• **ACTION ITEM**:
Scan the records for "pins". Report each line that includes it.

• **EXERCISE DATA**:
══════════════════════════════

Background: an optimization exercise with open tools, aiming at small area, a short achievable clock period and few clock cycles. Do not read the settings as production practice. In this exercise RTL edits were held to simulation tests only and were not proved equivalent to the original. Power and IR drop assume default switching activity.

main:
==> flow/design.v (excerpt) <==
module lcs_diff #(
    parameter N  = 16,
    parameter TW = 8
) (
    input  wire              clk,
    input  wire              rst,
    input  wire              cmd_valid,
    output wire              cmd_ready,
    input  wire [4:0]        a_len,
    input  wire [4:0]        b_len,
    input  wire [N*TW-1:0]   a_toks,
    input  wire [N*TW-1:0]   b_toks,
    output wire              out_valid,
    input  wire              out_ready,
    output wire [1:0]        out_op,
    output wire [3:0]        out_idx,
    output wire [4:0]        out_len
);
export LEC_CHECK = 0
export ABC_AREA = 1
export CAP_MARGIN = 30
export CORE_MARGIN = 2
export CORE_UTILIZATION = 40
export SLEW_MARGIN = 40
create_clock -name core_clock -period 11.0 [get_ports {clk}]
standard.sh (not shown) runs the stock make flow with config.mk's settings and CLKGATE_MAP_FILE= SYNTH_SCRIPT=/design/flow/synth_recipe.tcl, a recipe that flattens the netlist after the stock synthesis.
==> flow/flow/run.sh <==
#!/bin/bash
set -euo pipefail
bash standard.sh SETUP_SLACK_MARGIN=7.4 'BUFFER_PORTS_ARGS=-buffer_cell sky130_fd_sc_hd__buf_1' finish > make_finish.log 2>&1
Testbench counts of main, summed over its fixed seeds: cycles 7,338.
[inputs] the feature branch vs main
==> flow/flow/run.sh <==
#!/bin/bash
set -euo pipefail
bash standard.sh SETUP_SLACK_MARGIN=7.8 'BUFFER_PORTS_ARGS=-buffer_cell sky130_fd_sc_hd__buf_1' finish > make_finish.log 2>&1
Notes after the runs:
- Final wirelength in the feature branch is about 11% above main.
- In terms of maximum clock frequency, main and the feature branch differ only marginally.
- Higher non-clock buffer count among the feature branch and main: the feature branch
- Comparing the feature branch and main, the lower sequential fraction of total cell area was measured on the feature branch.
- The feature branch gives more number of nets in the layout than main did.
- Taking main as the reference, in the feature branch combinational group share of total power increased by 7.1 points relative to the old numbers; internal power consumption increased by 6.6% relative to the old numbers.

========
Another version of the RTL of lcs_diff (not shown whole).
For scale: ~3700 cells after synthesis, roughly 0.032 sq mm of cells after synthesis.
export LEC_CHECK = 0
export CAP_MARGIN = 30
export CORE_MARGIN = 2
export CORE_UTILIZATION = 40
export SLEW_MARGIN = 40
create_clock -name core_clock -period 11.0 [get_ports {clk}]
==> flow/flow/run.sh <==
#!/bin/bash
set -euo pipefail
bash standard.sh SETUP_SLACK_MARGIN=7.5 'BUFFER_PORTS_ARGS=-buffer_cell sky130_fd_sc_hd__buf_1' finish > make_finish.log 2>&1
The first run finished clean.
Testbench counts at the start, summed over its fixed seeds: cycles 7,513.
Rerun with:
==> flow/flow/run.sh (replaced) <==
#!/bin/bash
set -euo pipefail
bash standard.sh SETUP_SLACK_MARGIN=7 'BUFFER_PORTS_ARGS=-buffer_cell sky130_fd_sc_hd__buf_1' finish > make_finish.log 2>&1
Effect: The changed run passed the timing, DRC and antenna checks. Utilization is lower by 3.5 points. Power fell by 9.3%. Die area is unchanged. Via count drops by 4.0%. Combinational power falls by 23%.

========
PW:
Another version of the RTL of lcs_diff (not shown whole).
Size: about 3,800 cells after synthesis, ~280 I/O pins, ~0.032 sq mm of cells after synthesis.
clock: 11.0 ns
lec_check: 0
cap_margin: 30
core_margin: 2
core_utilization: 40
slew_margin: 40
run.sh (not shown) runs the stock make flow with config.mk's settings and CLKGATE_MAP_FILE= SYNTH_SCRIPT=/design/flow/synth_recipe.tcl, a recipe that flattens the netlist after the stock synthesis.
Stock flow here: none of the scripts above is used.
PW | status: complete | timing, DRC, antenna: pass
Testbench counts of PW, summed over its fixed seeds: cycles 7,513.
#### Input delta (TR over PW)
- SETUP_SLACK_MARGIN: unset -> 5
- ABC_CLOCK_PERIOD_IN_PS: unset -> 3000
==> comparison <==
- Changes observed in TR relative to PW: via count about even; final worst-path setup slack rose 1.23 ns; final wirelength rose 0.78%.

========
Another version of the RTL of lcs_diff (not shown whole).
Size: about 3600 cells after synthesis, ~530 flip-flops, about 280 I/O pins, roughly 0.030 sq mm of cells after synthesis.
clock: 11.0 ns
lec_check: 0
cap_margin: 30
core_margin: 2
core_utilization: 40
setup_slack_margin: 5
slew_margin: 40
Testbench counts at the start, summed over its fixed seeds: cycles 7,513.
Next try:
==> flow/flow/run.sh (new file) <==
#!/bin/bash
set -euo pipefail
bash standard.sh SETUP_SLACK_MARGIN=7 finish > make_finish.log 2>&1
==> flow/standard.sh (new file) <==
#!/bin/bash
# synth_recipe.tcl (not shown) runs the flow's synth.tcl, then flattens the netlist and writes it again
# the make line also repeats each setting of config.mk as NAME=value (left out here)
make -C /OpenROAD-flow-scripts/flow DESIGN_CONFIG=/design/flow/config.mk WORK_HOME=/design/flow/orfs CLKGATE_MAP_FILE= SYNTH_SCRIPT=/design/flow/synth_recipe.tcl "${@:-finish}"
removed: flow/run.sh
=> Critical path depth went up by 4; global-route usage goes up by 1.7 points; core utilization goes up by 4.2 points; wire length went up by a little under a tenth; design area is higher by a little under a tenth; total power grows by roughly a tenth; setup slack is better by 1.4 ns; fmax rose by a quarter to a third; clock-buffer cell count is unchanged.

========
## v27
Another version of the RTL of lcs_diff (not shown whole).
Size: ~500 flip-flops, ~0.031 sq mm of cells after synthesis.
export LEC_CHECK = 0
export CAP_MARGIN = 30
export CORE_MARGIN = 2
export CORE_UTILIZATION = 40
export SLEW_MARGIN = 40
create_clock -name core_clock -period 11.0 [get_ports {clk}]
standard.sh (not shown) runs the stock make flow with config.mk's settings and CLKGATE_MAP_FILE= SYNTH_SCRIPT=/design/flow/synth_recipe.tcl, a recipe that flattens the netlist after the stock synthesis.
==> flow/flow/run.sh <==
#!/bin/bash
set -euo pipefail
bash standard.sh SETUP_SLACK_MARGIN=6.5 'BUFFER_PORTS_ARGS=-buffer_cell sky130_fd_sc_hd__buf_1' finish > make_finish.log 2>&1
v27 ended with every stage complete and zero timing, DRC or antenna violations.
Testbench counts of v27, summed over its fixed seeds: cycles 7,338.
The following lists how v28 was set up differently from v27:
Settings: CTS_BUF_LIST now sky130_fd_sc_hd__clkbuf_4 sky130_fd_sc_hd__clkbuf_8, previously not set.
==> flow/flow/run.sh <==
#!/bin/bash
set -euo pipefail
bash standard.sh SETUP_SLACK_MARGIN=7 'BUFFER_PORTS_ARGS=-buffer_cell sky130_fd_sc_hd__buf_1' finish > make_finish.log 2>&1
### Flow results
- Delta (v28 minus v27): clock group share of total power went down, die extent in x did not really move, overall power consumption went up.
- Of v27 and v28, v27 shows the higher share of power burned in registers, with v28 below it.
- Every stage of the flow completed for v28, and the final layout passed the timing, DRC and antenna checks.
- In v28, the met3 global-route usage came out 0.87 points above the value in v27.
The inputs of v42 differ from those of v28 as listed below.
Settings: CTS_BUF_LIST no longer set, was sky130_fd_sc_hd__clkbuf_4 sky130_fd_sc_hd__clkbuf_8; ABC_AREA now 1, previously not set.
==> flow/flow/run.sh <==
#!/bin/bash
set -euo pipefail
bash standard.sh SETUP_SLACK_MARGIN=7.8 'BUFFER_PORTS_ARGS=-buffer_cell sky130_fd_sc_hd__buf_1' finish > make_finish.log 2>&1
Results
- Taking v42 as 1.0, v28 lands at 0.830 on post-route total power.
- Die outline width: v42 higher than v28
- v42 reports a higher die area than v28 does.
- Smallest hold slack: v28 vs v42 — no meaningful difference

══════════════════════════════

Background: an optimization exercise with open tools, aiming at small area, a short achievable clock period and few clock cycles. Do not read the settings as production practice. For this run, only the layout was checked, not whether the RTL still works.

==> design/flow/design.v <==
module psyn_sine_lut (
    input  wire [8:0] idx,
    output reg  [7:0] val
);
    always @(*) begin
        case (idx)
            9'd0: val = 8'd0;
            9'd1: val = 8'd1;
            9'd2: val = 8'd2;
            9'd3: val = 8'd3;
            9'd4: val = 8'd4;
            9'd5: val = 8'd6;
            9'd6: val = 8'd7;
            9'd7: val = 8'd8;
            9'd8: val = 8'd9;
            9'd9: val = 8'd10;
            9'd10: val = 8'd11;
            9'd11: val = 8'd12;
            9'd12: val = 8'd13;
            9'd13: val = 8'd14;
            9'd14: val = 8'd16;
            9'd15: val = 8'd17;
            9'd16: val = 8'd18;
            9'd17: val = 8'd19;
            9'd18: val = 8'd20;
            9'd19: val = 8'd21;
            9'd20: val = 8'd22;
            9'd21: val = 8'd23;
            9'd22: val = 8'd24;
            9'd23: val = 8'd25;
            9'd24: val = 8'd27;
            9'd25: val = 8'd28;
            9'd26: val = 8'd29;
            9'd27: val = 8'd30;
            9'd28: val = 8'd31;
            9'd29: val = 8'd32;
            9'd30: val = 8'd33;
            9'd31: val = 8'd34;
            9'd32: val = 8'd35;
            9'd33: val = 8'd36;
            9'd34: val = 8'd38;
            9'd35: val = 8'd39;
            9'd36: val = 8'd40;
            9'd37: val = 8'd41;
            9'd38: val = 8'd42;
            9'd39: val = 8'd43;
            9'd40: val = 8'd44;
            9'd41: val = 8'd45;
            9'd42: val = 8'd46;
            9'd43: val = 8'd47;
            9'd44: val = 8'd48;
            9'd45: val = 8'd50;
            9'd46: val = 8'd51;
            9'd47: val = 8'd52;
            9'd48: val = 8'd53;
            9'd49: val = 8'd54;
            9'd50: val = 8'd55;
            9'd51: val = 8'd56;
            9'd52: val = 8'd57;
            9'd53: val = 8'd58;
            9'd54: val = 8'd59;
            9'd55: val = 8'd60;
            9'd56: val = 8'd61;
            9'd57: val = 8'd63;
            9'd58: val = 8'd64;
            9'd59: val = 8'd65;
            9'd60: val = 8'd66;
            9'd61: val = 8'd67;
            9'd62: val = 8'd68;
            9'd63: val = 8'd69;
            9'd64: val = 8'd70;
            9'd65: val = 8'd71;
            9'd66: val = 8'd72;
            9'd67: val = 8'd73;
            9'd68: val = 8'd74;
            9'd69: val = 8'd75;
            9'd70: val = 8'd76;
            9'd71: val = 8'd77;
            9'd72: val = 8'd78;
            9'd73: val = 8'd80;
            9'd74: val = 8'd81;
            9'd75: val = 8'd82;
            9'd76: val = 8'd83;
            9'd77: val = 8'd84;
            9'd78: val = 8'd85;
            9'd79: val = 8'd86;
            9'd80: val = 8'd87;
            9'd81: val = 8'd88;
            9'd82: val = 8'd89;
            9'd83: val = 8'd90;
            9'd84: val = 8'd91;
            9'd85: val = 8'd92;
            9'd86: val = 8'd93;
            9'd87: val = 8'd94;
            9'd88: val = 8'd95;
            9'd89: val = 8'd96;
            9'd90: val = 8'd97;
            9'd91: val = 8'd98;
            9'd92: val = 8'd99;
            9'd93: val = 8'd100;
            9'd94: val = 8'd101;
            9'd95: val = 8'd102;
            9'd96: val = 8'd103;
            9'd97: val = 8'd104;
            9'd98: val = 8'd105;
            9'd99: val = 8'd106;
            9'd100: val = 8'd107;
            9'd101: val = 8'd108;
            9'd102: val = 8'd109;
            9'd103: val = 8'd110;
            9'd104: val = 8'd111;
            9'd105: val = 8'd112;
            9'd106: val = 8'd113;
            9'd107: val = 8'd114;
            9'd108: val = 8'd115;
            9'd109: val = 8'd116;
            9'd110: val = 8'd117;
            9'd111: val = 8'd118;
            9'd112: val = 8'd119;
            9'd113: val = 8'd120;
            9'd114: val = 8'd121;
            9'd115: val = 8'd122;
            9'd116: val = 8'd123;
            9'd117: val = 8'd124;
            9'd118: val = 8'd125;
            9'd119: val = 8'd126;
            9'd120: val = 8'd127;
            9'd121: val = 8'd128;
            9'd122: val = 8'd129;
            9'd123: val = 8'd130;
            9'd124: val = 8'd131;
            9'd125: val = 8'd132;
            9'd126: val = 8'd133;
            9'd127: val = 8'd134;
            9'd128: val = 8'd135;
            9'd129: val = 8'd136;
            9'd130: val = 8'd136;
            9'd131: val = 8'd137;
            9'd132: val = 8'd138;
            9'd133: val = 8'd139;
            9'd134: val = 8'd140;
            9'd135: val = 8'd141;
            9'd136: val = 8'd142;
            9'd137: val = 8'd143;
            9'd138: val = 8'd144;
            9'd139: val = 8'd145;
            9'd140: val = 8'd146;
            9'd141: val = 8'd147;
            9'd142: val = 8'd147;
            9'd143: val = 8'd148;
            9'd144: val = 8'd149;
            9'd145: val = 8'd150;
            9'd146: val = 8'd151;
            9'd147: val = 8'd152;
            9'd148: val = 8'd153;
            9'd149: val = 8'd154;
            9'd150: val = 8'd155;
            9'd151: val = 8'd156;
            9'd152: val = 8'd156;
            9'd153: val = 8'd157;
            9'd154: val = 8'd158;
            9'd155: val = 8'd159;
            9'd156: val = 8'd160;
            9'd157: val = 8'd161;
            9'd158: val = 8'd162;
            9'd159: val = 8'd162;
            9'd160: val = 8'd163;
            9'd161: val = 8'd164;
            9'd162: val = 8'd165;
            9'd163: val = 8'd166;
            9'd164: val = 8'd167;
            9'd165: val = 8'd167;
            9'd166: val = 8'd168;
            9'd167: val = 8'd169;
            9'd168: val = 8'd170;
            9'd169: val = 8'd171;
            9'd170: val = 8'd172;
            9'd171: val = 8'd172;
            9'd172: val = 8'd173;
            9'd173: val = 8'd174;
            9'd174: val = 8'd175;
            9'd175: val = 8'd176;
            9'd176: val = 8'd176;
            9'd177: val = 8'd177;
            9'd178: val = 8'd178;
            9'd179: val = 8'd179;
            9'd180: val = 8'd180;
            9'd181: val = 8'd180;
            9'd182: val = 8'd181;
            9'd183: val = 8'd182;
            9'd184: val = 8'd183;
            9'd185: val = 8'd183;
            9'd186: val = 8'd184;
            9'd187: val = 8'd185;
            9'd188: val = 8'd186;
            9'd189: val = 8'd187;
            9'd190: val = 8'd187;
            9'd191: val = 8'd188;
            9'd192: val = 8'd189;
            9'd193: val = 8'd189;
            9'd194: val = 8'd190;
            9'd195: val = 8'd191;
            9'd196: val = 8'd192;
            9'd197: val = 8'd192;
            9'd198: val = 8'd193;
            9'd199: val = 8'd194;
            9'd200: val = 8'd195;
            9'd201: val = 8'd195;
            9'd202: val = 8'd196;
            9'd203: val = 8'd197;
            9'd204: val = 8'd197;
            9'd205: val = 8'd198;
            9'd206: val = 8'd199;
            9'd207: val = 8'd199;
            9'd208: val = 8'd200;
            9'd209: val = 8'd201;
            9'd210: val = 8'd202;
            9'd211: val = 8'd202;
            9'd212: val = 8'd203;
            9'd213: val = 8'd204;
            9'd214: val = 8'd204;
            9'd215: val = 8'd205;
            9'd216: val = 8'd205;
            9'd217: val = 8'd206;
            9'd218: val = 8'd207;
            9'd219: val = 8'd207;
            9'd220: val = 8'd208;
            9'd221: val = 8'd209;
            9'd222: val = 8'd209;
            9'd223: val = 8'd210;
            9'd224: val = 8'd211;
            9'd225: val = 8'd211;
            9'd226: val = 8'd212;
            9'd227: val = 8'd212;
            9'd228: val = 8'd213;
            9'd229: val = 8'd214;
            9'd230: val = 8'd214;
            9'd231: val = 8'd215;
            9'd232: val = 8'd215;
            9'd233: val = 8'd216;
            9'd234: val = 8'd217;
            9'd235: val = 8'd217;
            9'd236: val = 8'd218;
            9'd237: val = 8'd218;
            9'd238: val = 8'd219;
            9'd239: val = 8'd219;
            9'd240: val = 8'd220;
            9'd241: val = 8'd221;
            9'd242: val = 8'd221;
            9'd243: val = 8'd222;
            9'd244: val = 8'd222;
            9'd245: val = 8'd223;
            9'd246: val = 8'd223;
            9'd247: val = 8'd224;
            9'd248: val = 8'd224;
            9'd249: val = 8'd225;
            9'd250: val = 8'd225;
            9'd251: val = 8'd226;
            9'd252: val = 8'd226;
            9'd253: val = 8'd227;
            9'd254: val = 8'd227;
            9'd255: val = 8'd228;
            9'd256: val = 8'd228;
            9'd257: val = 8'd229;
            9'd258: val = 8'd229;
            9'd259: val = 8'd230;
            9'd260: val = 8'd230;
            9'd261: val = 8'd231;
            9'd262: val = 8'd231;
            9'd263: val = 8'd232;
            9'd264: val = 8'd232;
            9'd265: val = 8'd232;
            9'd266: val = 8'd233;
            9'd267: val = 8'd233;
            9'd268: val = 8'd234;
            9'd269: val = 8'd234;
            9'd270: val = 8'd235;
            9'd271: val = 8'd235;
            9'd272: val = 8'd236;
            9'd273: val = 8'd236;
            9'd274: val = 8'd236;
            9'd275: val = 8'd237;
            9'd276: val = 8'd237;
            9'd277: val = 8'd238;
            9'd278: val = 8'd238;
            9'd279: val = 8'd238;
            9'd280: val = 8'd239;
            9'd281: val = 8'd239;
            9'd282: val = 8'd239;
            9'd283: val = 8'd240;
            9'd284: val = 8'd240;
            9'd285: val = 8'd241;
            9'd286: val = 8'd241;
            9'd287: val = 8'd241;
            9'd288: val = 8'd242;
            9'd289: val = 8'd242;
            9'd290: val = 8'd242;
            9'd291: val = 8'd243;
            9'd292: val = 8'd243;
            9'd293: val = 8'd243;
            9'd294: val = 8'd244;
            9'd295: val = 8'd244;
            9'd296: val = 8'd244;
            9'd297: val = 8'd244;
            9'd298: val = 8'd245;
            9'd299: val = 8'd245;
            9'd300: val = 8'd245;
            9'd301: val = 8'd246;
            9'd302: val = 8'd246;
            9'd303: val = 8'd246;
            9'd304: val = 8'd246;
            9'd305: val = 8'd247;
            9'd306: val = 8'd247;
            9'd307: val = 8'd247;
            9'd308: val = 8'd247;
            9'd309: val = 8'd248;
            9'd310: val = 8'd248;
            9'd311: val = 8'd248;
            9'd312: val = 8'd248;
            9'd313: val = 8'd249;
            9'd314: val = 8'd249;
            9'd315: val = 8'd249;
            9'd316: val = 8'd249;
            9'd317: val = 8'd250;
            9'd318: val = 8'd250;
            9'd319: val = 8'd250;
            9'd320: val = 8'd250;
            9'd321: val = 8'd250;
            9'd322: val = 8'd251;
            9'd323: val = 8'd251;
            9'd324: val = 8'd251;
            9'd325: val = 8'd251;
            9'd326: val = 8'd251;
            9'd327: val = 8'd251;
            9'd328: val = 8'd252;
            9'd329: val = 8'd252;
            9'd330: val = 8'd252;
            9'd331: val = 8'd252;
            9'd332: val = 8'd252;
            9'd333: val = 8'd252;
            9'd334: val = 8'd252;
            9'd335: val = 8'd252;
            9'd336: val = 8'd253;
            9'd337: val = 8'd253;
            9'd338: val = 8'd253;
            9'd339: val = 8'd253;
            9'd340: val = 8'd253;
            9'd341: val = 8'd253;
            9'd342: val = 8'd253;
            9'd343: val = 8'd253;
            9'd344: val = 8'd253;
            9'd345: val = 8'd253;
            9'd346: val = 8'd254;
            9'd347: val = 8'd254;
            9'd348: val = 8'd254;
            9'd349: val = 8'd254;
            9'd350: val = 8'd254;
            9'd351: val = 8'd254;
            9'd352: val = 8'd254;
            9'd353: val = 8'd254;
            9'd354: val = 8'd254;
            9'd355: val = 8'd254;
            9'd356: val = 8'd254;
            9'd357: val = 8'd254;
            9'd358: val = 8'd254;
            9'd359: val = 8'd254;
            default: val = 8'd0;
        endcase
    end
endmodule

══════════════════════════════

• **WRITTEN RESPONSE**:
Size: about 3,800 cells after synthesis, ~280 I/O pins, ~0.032 sq mm of cells after synthesis.
Size: about 3600 cells after synthesis, ~530 flip-flops, about 280 I/O pins, roughly 0.030 sq mm of cells after synthesis.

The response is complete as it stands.